Ma borse, scarpe e maglie sono un’altra storia. Rientrano negli «oggetti personali non di valore», economico di certo, ma affettivo? Forse è proprio questo il punto: «Sono ricordi, forti: la reazione di chi li ha persi in quella notte è quindi assolutamente normale - spiega Alessandro Zennaro, direttore del dipartimento di psicologia dell’Università di Torino -: rievocano un trauma che non si vuole rivivere». Ma c’è anche una ragione più profonda: «La mente si protegge e mette quegli oggetti, legati a un episodio tanto drammatico, nell’oblio, li distrugge». Rifiutare le scarpe per rimuovere piazza San Carlo, insomma, almeno nella testa: «Esatto, a meno che non si soffra di disturbo post traumatico da stress: in questo caso invece l’evento viene riproposto di continuo».  

 

 

Si vive imprigionati in un incubo, una reazione che secondo Zennaro è compatibile con quanto vissuto a Torino durante la finale di Champions: «È stata un’emergenza oggettiva, ma influisce sempre anche una componente di valutazione soggettiva». Cioè, non sono solo guerre e terremoti a choccarci. «Semplifico, con un esempio: se uno ha paura dei ragni e si sveglia una notte con un ragno sul petto, subisce un trauma ugualmente». Questo spiegherebbe come mai non ha cercato di riottenere quanto perso nemmeno chi da quella sera è uscito, tutto sommato e almeno fisicamente, indenne.
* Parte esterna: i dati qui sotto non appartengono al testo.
===== src/rtl/arinc_key_panel.sv =====
// -----------------------------------------------------------------------------
// arinc_key_panel
//
// Front-panel key controller for the ARINC429 link board. Four raw active-low
// keys are synchronised and debounced in the clk domain. Their press events
// edit an N-digit BCD-style word, toggle the TX/RX edit mode and the two
// bit-rate selects, and request a handshaked start strobe for the ARINC429
// transmitter.
//
// Optional feature macro:
//   AUTO_REPEAT_EN - when defined, holding key[1] produces repeated digit
//                    increments (first after RPT_DLY cycles, then every
//                    RPT_PER cycles). When undefined, there is no repeat
//                    logic and each debounced press gives exactly one event.
//
// Ports:
//   clk_i         system clock
//   rst_i         asynchronous reset, active-high (released synchronously)
//   key_i[3:0]    raw keys, active-low, asynchronous to clk_i
//                   [0] select next digit / send slot
//                   [1] increment selected digit, or request send
//                   [2] toggle TX/RX edit mode
//                   [3] toggle the rate select of the current mode
//   tx_busy_i     transmitter busy; the start strobe is held off while 1
//   dig_val_o     packed digits, digit i at [i*DIG_W +: DIG_W]
//   dig_sel_o     select position 0..NUM_DIG (NUM_DIG is the send slot)
//   start_o       one-cycle transmit strobe
//   start_pend_o  start requested, waiting for tx_busy_i to drop
//   txstate_o     0 = TX-rate edit mode, 1 = RX-rate edit mode
//   send_rate_o   TX bit-rate select
//   rec_rate_o    RX bit-rate select
// -----------------------------------------------------------------------------
module arinc_key_panel #(
    parameter int NUM_DIG = 6,
    parameter int DIG_W   = 4,
    parameter int DIG_MAX = 9,
    parameter int DEB_CYC = 500000,
    parameter int RPT_DLY = 25000000,
    parameter int RPT_PER = 5000000
) (
    input  logic                       clk_i,
    input  logic                       rst_i,
    input  logic [3:0]                 key_i,
    input  logic                       tx_busy_i,
    output logic [NUM_DIG*DIG_W-1:0]   dig_val_o,
    output logic [$clog2(NUM_DIG+1)-1:0] dig_sel_o,
    output logic                       start_o,
    output logic                       start_pend_o,
    output logic                       txstate_o,
    output logic                       send_rate_o,
    output logic                       rec_rate_o
);

    localparam int SEL_W = $clog2(NUM_DIG + 1);
    localparam int DEB_W = $clog2(DEB_CYC + 1);

    // Start handshake states
    localparam logic [0:0] ST_IDLE = 1'b0;
    localparam logic [0:0] ST_PEND = 1'b1;

    // Reset is asserted asynchronously but released on a clock edge, so every
    // register below leaves reset in the same cycle.
    logic [1:0] rstSync_q;
    logic       rstInt;

    always_ff @(posedge clk_i or posedge rst_i) begin
        if (rst_i) begin
            rstSync_q <= 2'b11;
        end else begin
            rstSync_q <= {rstSync_q[0], 1'b0};
        end
    end

    assign rstInt = rstSync_q[1];

    // Two-flop synchronisers for the raw keys. They come out of reset at 1
    // (released). sampleValid_q tracks when the second stage holds a real
    // sample of the key pins rather than the reset value.
    logic [3:0] keySync1_q;
    logic [3:0] keySync2_q;
    logic [1:0] sampleValid_q;

    always_ff @(posedge clk_i or posedge rstInt) begin
        if (rstInt) begin
            keySync1_q    <= 4'hF;
            keySync2_q    <= 4'hF;
            sampleValid_q <= 2'b00;
        end else begin
            keySync1_q    <= key_i;
            keySync2_q    <= keySync1_q;
            sampleValid_q <= {sampleValid_q[0], 1'b1};
        end
    end

    // Debouncer: a counter runs while the synchronised level differs from the
    // accepted level and is cleared when they agree. After DEB_CYC differing
    // cycles the new level is accepted. A key is only "armed" once it has
    // really been seen released after reset, so a key held down across reset
    // cannot produce a press when reset lifts.
    logic [3:0]       debState_q;
    logic [3:0]       debState_d;
    logic [DEB_W-1:0] debCnt_q [4];
    logic [DEB_W-1:0] debCnt_d [4];
    logic [3:0]       armed_q;
    logic [3:0]       armed_d;
    logic [3:0]       pressEv;

    always_comb begin
        for (int k = 0; k < 4; k++) begin
            debState_d[k] = debState_q[k];
            debCnt_d[k]   = '0;
            if (keySync2_q[k] != debState_q[k]) begin
                if (debCnt_q[k] == DEB_W'(DEB_CYC - 1)) begin
                    debState_d[k] = keySync2_q[k];
                end else begin
                    debCnt_d[k] = debCnt_q[k] + DEB_W'(1);
                end
            end
            armed_d[k] = armed_q[k] | (sampleValid_q[1] & keySync2_q[k] & debState_q[k]);
            pressEv[k] = armed_q[k] & debState_q[k] & ~debState_d[k];
        end
    end

    always_ff @(posedge clk_i or posedge rstInt) begin
        if (rstInt) begin
            debState_q <= 4'hF;
            armed_q    <= 4'h0;
            for (int k = 0; k < 4; k++) begin
                debCnt_q[k] <= '0;
            end
        end else begin
            debState_q <= debState_d;
            armed_q    <= armed_d;
            for (int k = 0; k < 4; k++) begin
                debCnt_q[k] <= debCnt_d[k];
            end
        end
    end

    // Auto-repeat for key[1]. The counter only runs while key[1] is held after
    // a genuine press; the first repeat waits RPT_DLY cycles, later ones
    // RPT_PER cycles.
    logic rptFire;

`ifdef AUTO_REPEAT_EN
    localparam int RPT_MAX = (RPT_DLY > RPT_PER) ? RPT_DLY : RPT_PER;
    localparam int RPT_W   = $clog2(RPT_MAX + 1);

    logic [RPT_W-1:0] rptCnt_q;
    logic [RPT_W-1:0] rptCnt_d;
    logic             rptPhase_q;
    logic             rptPhase_d;

    always_comb begin
        rptCnt_d   = '0;
        rptPhase_d = 1'b0;
        rptFire    = 1'b0;
        if (!debState_q[1] && armed_q[1]) begin
            rptPhase_d = rptPhase_q;
            if (!rptPhase_q) begin
                if (rptCnt_q == RPT_W'(RPT_DLY - 1)) begin
                    rptFire    = 1'b1;
                    rptPhase_d = 1'b1;
                end else begin
                    rptCnt_d = rptCnt_q + RPT_W'(1);
                end
            end else begin
                if (rptCnt_q == RPT_W'(RPT_PER - 1)) begin
                    rptFire = 1'b1;
                end else begin
                    rptCnt_d = rptCnt_q + RPT_W'(1);
                end
            end
        end
    end

    always_ff @(posedge clk_i or posedge rstInt) begin
        if (rstInt) begin
            rptCnt_q   <= '0;
            rptPhase_q <= 1'b0;
        end else begin
            rptCnt_q   <= rptCnt_d;
            rptPhase_q <= rptPhase_d;
        end
    end
`else
    // The repeat timing parameters only matter with repeat enabled; this
    // expression is constant zero for any legal setting.
    assign rptFire = (RPT_DLY < 0) && (RPT_PER < 0);
`endif

    // Panel registers
    logic [SEL_W-1:0]         digSel_q;
    logic [SEL_W-1:0]         digSel_d;
    logic [NUM_DIG*DIG_W-1:0] digVal_q;
    logic [NUM_DIG*DIG_W-1:0] digVal_d;
    logic                     txState_q;
    logic                     txState_d;
    logic                     sendRate_q;
    logic                     sendRate_d;
    logic                     recRate_q;
    logic                     recRate_d;
    logic [0:0]               state_q;
    logic [0:0]               state_d;
    logic                     start_q;
    logic                     start_d;

    logic onSendSlot;
    logic digInc;
    logic sendReq;
    logic [DIG_W-1:0] curDig;

    // All key actions look at the register values from before this edge, so
    // simultaneous presses never see each other's effect.
    assign onSendSlot = (digSel_q == SEL_W'(NUM_DIG));
    assign digInc     = (pressEv[1] | rptFire) & ~onSendSlot;
    assign sendReq    = pressEv[1] & onSendSlot;

    // Select position and mode/rate toggles
    always_comb begin
        digSel_d = digSel_q;
        if (pressEv[0]) begin
            digSel_d = onSendSlot ? '0 : digSel_q + SEL_W'(1);
        end
        txState_d  = txState_q ^ pressEv[2];
        sendRate_d = sendRate_q ^ (pressEv[3] & ~txState_q);
        recRate_d  = recRate_q ^ (pressEv[3] & txState_q);
    end

    // Increment the digit at the old select position, wrapping at DIG_MAX
    always_comb begin
        digVal_d = digVal_q;
        curDig   = '0;
        if (digInc) begin
            for (int i = 0; i < NUM_DIG; i++) begin
                if (digSel_q == SEL_W'(i)) begin
                    curDig = digVal_q[i*DIG_W +: DIG_W];
                    digVal_d[i*DIG_W +: DIG_W] =
                        (curDig == DIG_W'(DIG_MAX)) ? '0 : curDig + DIG_W'(1);
                end
            end
        end
    end

    // Start handshake. A request while pending is absorbed; the strobe is
    // registered, so it appears the cycle after the request is seen with the
    // transmitter free.
    always_comb begin
        state_d = state_q;
        start_d = 1'b0;
        case (state_q)
            ST_IDLE: begin
                if (sendReq) begin
                    state_d = ST_PEND;
                end
            end
            ST_PEND: begin
                if (!tx_busy_i) begin
                    start_d = 1'b1;
                    state_d = ST_IDLE;
                end
            end
            default: begin
                state_d = ST_IDLE;
            end
        endcase
    end

    always_ff @(posedge clk_i or posedge rstInt) begin
        if (rstInt) begin
            digSel_q   <= '0;
            digVal_q   <= '0;
            txState_q  <= 1'b0;
            sendRate_q <= 1'b0;
            recRate_q  <= 1'b0;
            state_q    <= ST_IDLE;
            start_q    <= 1'b0;
        end else begin
            digSel_q   <= digSel_d;
            digVal_q   <= digVal_d;
            txState_q  <= txState_d;
            sendRate_q <= sendRate_d;
            recRate_q  <= recRate_d;
            state_q    <= state_d;
            start_q    <= start_d;
        end
    end

    assign dig_val_o    = digVal_q;
    assign dig_sel_o    = digSel_q;
    assign start_o      = start_q;
    assign start_pend_o = (state_q == ST_PEND);
    assign txstate_o    = txState_q;
    assign send_rate_o  = sendRate_q;
    assign rec_rate_o   = recRate_q;

endmodule


===== config.mk =====
export PLATFORM = sky130hd
export DESIGN_NAME = arinc_key_panel
export DESIGN_NICKNAME = d
export VERILOG_FILES = /design/src/rtl/arinc_key_panel.sv
export SDC_FILE = /design/constraint.sdc
export NUM_CORES = 1
export LEC_CHECK = 0
export BUFFER_PORTS_ARGS = -buffer_cell sky130_fd_sc_hd__clkbuf_2
export CORE_MARGIN = 4
export CORE_UTILIZATION = 55
export DETAILED_ROUTE_END_ITERATION = 10
export PLACE_DENSITY = 0.69
export RECOVER_POWER = 50
export SYNTH_ARGS = -nofsm -noshare
export SYNTH_HDL_FRONTEND = slang
export SYNTH_SLANG_ARGS = --single-unit

===== constraint.sdc =====
create_clock -name clk_i -period 4.9 [get_ports clk_i]
set_input_delay 0.49 -clock clk_i [delete_from_list [all_inputs] [get_ports clk_i]]
set_output_delay 0.49 -clock clk_i [all_outputs]
set_load 0.005 [all_outputs]

==> impl_results.md <==
- Run status: finished, violations left
- Failing checks: capacitance limit, slew limit
- Setup repair after global routing missed its margin: no
- Most frequent cells in the layout: sky130_fd_sc_hd__dfrtp_1, sky130_fd_sc_hd__nor2_1, sky130_fd_sc_hd__nand3_1, sky130_fd_sc_hd__xor2_1, sky130_fd_sc_hd__xnor2_1
- Crit path largest cell delay: 1640 ps
- Final GP Congestion: 0.839
- Resized cells post-CTS: 0
- Die area: 0.0131 mm²
- Top_reg_cell synth: sky130_fd_sc_hd__dfrtp_1
- Maximum clock skew at final layout: 9.20 ps
- I/O pin total: 39
- Largest area contributor in the netlist: sky130_fd_sc_hd__dfrtp_1
- Horizontal die dimension: 114 µm
- Post-CTS Setup Inserts: 0
- Synth Register Bits: 128
- Category of the critical setup timing path: reg2async
- Clock tree from TritonCTS: yes
- Post-detailed-placement half-perimeter wirelength: 8130 µm
- Floorplan core area: 0.0110 mm²
- Fraction of layout cells with a size suffix above 1: 0.145
- Clk Latency, worst-skew pair: 420 ps
- Number of clock sinks: 128
- Ratio of routed vias to standard cells: 5.72
- Synth area leaders: sky130_fd_sc_hd__dfrtp_1, sky130_fd_sc_hd__dfstp_2, sky130_fd_sc_hd__xor2_1
- Synth-to-layout area growth: 13.8%
- Synthesized area per cell: 10.3 µm²
- Required time of the critical path: 5370 ps
- Async set-or-reset flop fraction in the synthesized netlist: 1.00
- Transition at the pin with the smallest max-transition slack: 2940 ps
- Post-detailed-route wirelength per cell: 15.2 µm
- Syn Std Cell Area: 0.00624 mm²
- Placement Setup Slack: 2460 ps
- Maximum frequency from static timing analysis: 0.356 GHz
- Leading cell type in the layout, fill and taps excluded: sky130_fd_sc_hd__dfrtp_1
- Worst R2R Setup Slack: 2090 ps
- Clock tree root driver cell: sky130_fd_sc_hd__clkbuf_16
- Setup total negative slack: 0 ps
- Min cycle time layout: 2810 ps
- Warnings from Yosys: 0
- First-pass GRT wire length: 20700 µm
- Data arrival time of the worst path: 3280 ps
- Clock-pin slew on the worst setup and hold paths: 50 ps
- Global routing usage summed across all routing layers: 0.198
- Post-route worst hold slack: 67.2 ps
- Core Util, Final: 0.646
- Final net count: 655
- Top-area cell type share of the netlist area: 0.457
- Gate Count Post-Synth: 604
- H-tree lvl count: 4
- Clk buf depth: 2
- Slowest library cell on the worst path: sky130_fd_sc_hd__clkinvlp_2
- Pin count of the biggest net entering global routing: 69
- Family with the most delay on the worst path: buffers and inverters
- First-iteration detailed-routing DRC count: 281
- Count of endpoints failing setup in the final report: 0
- R2R Path End: debCnt_q[15]
- Buffering stage count on the worst path with inverters included: 2
- Input/output buffers: 38
- Critical Path Start Type: register
- Chain of cells forming the critical path: clkinvlp_2 > buf_4
- Endpoint kind of the worst setup timing path: async pin
- Yosys cell types: 49
- Number of global-route vias before repair: 4334
- VDD IR max: 298 µV
- Pleak: 3.00 nW
- Power per Cell Area: 346 mW/mm²
- Number of remaining DRC errors: 0
- Number of synthesized flops with an enable pin: 0
- Vertical extent of the die: 114 µm
- Reg-to-reg critical path startpoint: rstSync_q[1]
- Worst slew margin relative to its limit: -0.969
- Crit share post-route: 0.574
- Effective utilization at floorplan: 0.568
- Reg2reg path depth: 2
- Number of fillers in the final layout: 875
- Setup slack of the critical path after layout: 2090 ps
- Hold/Removal Path Class: in2async
- Number of max-cap violations: 1
- Synth Net Count: 616
- Count of hold buffers inserted by post-cts repair: 0
- CP max FO: 68
- Number of nets with antenna violations after detailed routing: 0
- Initial antenna violation count: 0
- Total design power: 2.46 mW
- Final hold viol count: 0
- Total via count after detailed routing: 4551
- Total iterations of the first detailed-routing run: 4
- Total congestion overflow: 0
- Routed Wire Length: 12100 µm
- Final-report max-slew violation count: 69
- Ant diodes: 0
- Sequential cell area fraction in the yosys report: 0.516
- Inserted Clock Buffers: 17
- Site row count: 38
[sequential cells by signal, summed over array words and instances, names as in the netlist]
register,flops
armed_q,4
debCnt_q,76
debState_q,4
dig_sel_o,3
dig_val_o,24
keySync1_q,4
keySync2_q,4
rec_rate_o,1
rstSync_q,2
sampleValid_q,2
send_rate_o,1
start_o,1
start_pend_o,1
txstate_o,1
[stage by stage]
step                      instances  cell area (µm²)
after floorplan                 604             6240
after global placement          764             6520
after detailed placement        764             6520
after CTS                       796             7140
after global routing            796             7100
final                           796             7100
[report_power, final]
part | switching (mW) | internal [mW] | total (mW)
combinational | 0.0387 | 0.0119 | 0.0506
sequential | 0.0125 | 1.07 | 1.09
clock | 0.448 | 0.873 | 1.32
[worst reg2reg max path, delay by kind of cell (launching register included)]
| family | cells | cell delay (ps) |
|---|---|---|
| buffers and inverters | 2 | 2470 |
| DFF | 1 | 360 |
[metal layers]
| metal | wire (µm) | share of wire | GRT usage |
|---|---|---|---|
| met5 | 0 | 0 | 0 |
| met4 | 174 | 0.014 | 0.0744 |
| met3 | 406 | 0.034 | 0.0560 |
| met2 | 5560 | 0.46 | 0.296 |
| met1 | 5970 | 0.49 | 0.274 |
[worst max-delay path by stage]
| stage | start | depth (start not counted) | end | slack [ps] |
|---|---|---|---|---|
| finish | rstSync_q[1] | 2 | debCnt_q[15] | 2090 |
| global route | rstSync_q[1] | 2 | debCnt_q[14] | 1510 |
| CTS | debCnt_q[19] | 5 | debCnt_q[29] | 2440 |
| detailed placement | debCnt_q[19] | 5 | debCnt_q[29] | 2460 |
| global placement | debCnt_q[57] | 5 | debCnt_q[66] | 2580 |
| floorplan | rstSync_q[1] | 1 | armed_q[0] | 1230 |
[cells in the mapped netlist, types with 2 or more instances]
cell                         n
sky130_fd_sc_hd__nand3b_1    8
sky130_fd_sc_hd__buf_2       9
sky130_fd_sc_hd__nor2_1     67
sky130_fd_sc_hd__nand2_1    32
sky130_fd_sc_hd__mux2_2      9
sky130_fd_sc_hd__nand4_1    25
sky130_fd_sc_hd__or4_1       6
sky130_fd_sc_hd__nor2b_1    12
sky130_fd_sc_hd__a31o_2      6
sky130_fd_sc_hd__o21ai_0    13
sky130_fd_sc_hd__nor3_1     16
sky130_fd_sc_hd__and3_1      6
sky130_fd_sc_hd__o31ai_1     9
sky130_fd_sc_hd__xnor2_1    34
sky130_fd_sc_hd__xor2_1     35
sky130_fd_sc_hd__or2_2       5
sky130_fd_sc_hd__nand2b_1    3
sky130_fd_sc_hd__and3b_1     2
sky130_fd_sc_hd__conb_1      2
sky130_fd_sc_hd__o21ai_1     3
sky130_fd_sc_hd__or3_2       2
sky130_fd_sc_hd__nand4b_1    2
sky130_fd_sc_hd__and4b_1     3
sky130_fd_sc_hd__clkbuf_1    9
sky130_fd_sc_hd__a21oi_1    19
sky130_fd_sc_hd__nand3_1    36
sky130_fd_sc_hd__ha_1        5
sky130_fd_sc_hd__or3_1      13
sky130_fd_sc_hd__nor4b_1     4
sky130_fd_sc_hd__nor4b_4     2
sky130_fd_sc_hd__dfstp_2    14
sky130_fd_sc_hd__o211ai_1    5
sky130_fd_sc_hd__nand4_2     4
sky130_fd_sc_hd__and2_1      7
sky130_fd_sc_hd__nor4bb_1    5
sky130_fd_sc_hd__dfrtp_1   114
sky130_fd_sc_hd__and4_1     10
sky130_fd_sc_hd__nor4_1     18
sky130_fd_sc_hd__mux2i_1     2
sky130_fd_sc_hd__inv_1      19
[layout make-up]
cell class	count	area, µm²	share of cell area
Timing Repair Buffer	39	175	0.0247
Clock buffer	21	460	0.0649
Clock inverter	11	161	0.0227
Multi-Input combinational cell	438	2830	0.399
Inverter	19	72.6	0.0102
Tap cell	140	175	0.0247
Sequential cell	128	3220	0.454
[cells by family after synthesis]
group,after synthesis,share of synthesized area
flops,128,0.516
other cells,2,0.00120
compound gates,60,0.0616
fa+ha+maj,5,0.0100
buf+inv,38,0.0259
simple gates,291,0.268
mux,11,0.0195
xor+xnor,69,0.0969
(Power assumes the default switching activity.)
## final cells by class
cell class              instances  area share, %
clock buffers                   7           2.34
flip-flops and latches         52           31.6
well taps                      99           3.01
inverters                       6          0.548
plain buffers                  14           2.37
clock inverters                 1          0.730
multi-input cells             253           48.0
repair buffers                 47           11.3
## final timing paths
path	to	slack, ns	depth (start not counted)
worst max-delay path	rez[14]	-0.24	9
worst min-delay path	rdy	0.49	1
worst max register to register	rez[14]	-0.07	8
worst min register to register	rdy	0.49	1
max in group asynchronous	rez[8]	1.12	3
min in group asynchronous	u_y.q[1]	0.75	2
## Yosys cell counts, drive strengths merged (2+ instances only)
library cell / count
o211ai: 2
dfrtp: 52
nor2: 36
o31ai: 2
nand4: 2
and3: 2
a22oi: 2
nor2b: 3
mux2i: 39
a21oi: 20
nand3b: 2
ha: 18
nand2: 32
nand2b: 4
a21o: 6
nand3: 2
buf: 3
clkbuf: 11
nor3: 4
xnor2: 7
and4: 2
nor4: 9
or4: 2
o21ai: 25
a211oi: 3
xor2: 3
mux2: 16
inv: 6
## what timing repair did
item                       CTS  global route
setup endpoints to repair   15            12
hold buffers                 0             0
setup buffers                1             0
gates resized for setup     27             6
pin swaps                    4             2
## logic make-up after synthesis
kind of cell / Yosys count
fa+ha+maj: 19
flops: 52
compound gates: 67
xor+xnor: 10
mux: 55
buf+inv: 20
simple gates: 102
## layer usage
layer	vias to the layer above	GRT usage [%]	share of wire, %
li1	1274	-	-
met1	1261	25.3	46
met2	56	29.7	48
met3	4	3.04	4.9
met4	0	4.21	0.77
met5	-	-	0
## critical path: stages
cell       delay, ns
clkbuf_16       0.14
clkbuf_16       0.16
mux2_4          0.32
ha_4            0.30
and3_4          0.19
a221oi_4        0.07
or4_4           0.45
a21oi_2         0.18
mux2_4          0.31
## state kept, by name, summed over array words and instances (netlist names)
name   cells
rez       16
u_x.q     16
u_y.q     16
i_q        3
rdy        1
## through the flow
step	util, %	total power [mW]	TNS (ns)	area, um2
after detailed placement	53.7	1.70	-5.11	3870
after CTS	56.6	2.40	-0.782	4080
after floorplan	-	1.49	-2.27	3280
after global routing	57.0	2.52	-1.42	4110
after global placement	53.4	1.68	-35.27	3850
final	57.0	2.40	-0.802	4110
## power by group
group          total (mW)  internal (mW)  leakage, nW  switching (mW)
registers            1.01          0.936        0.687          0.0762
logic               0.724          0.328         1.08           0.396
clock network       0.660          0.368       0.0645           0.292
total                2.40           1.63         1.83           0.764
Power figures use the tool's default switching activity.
**config.mk**
```make
export PLATFORM = sky130hd
export DESIGN_NAME = fp_mul_arbiter_flat
export DESIGN_NICKNAME = d
export VERILOG_FILES = /design/src/rtl/fp_mul_arbiter_if.sv /design/src/rtl/fp_mul_arbiter.sv /design/src/flat_wrapper.sv
export SDC_FILE = /design/constraint.sdc
export NUM_CORES = 1
export LEC_CHECK = 0
export BUFFER_PORTS_ARGS = -buffer_cell sky130_fd_sc_hd__buf_2
export CORE_AREA = 4 4 162 164
export DETAILED_ROUTE_END_ITERATION = 10
export DIE_AREA = 0 0 166 168
export PLACE_DENSITY = 0.53
export SLEW_MARGIN = 20
export SYNTH_ARGS = -nofsm -noshare
export SYNTH_HDL_FRONTEND = slang
export SYNTH_SLANG_ARGS = --single-unit
```
**constraint.sdc**
```tcl
create_clock -name clk -period 7.36 [get_ports clk]
set_input_delay 1.472 -clock clk [delete_from_list [all_inputs] [get_ports clk]]
set_output_delay 1.472 -clock clk [all_outputs]
set_load 0.01 [all_outputs]
```
==> config.mk <==
export PLATFORM = sky130hd
export DESIGN_NAME = dmem_access_unit
export DESIGN_NICKNAME = d
export VERILOG_FILES = /design/src/rtl/dmem_pkg.sv /design/src/rtl/dmem_load_align.sv /design/src/rtl/dmem_access_unit.sv
export SDC_FILE = /design/constraint.sdc
export NUM_CORES = 1
export LEC_CHECK = 0
export CAP_MARGIN = 20
export CORE_ASPECT_RATIO = 1.75
export CORE_MARGIN = 5
export CORE_UTILIZATION = 35
export DETAILED_ROUTE_END_ITERATION = 6
export PLACE_DENSITY_LB_ADDON = 0.1
export SLEW_MARGIN = 20
export SYNTH_ARGS = -nofsm -noshare
export SYNTH_HDL_FRONTEND = slang
export SYNTH_SLANG_ARGS = --single-unit
==> constraint.sdc <==
create_clock -name i_clk -period 12.1 [get_ports i_clk]
set_input_delay 2.42 -clock i_clk [delete_from_list [all_inputs] [get_ports i_clk]]
set_output_delay 2.42 -clock i_clk [all_outputs]
set_load 0.05 [all_outputs]
==> src/rtl/dmem_pkg.sv <==
// Shared types and constants for the data-memory access path.
package dmem_pkg;

    // Lane masks as produced by the decoder.
    localparam logic [3:0] SIZE_BYTE = 4'b0001;
    localparam logic [3:0] SIZE_HALF = 4'b0011;
    localparam logic [3:0] SIZE_WORD = 4'b1111;

    // Access sequencer states.
    typedef enum logic [1:0] {
        IDLE   = 2'd0,
        REQ    = 2'd1,
        WAIT_R = 2'd2,
        DONE   = 2'd3
    } dmem_state_e;

    // Register write-back source codes shared with the control unit.
    typedef enum logic [1:0] {
        SRC_ALU = 2'd0,
        SRC_MEM = 2'd1,
        SRC_PC4 = 2'd2,
        SRC_IMM = 2'd3
    } reg_src_e;

    // An access is illegal when its size is unknown or it crosses its natural alignment.
    function automatic logic access_illegal(input logic [3:0] size, input logic [1:0] off);
        logic bad;
        bad = 1'b0;
        if (size == SIZE_HALF && off[0]) bad = 1'b1;
        if (size == SIZE_WORD && off != 2'b00) bad = 1'b1;
        if (size != SIZE_BYTE && size != SIZE_HALF && size != SIZE_WORD) bad = 1'b1;
        return bad;
    endfunction

endpackage
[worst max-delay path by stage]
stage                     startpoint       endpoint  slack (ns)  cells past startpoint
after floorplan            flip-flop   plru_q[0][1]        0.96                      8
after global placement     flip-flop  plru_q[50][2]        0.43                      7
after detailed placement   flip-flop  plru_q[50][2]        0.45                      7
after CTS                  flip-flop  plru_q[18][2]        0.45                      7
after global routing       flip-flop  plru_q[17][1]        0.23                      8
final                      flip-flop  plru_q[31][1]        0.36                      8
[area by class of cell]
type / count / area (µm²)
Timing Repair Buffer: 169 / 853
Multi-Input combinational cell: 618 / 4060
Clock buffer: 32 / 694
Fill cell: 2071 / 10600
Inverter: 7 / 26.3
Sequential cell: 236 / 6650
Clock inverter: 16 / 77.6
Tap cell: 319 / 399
C’erano 30 mila persone, sono rimasti feriti in 1526 (oltre ad Erika Pioletti, 38 anni, morta dopo 12 giorni d’agonia), ovvero molti meno del numero di oggetti abbandonati nel delirio e mai recuperati. La volontà di girare pagina, alla fine, è quindi prevalsa, persino sull’istinto di tenersi sopra la credenza la sneaker-cimelio di una notte comunque passata alla storia.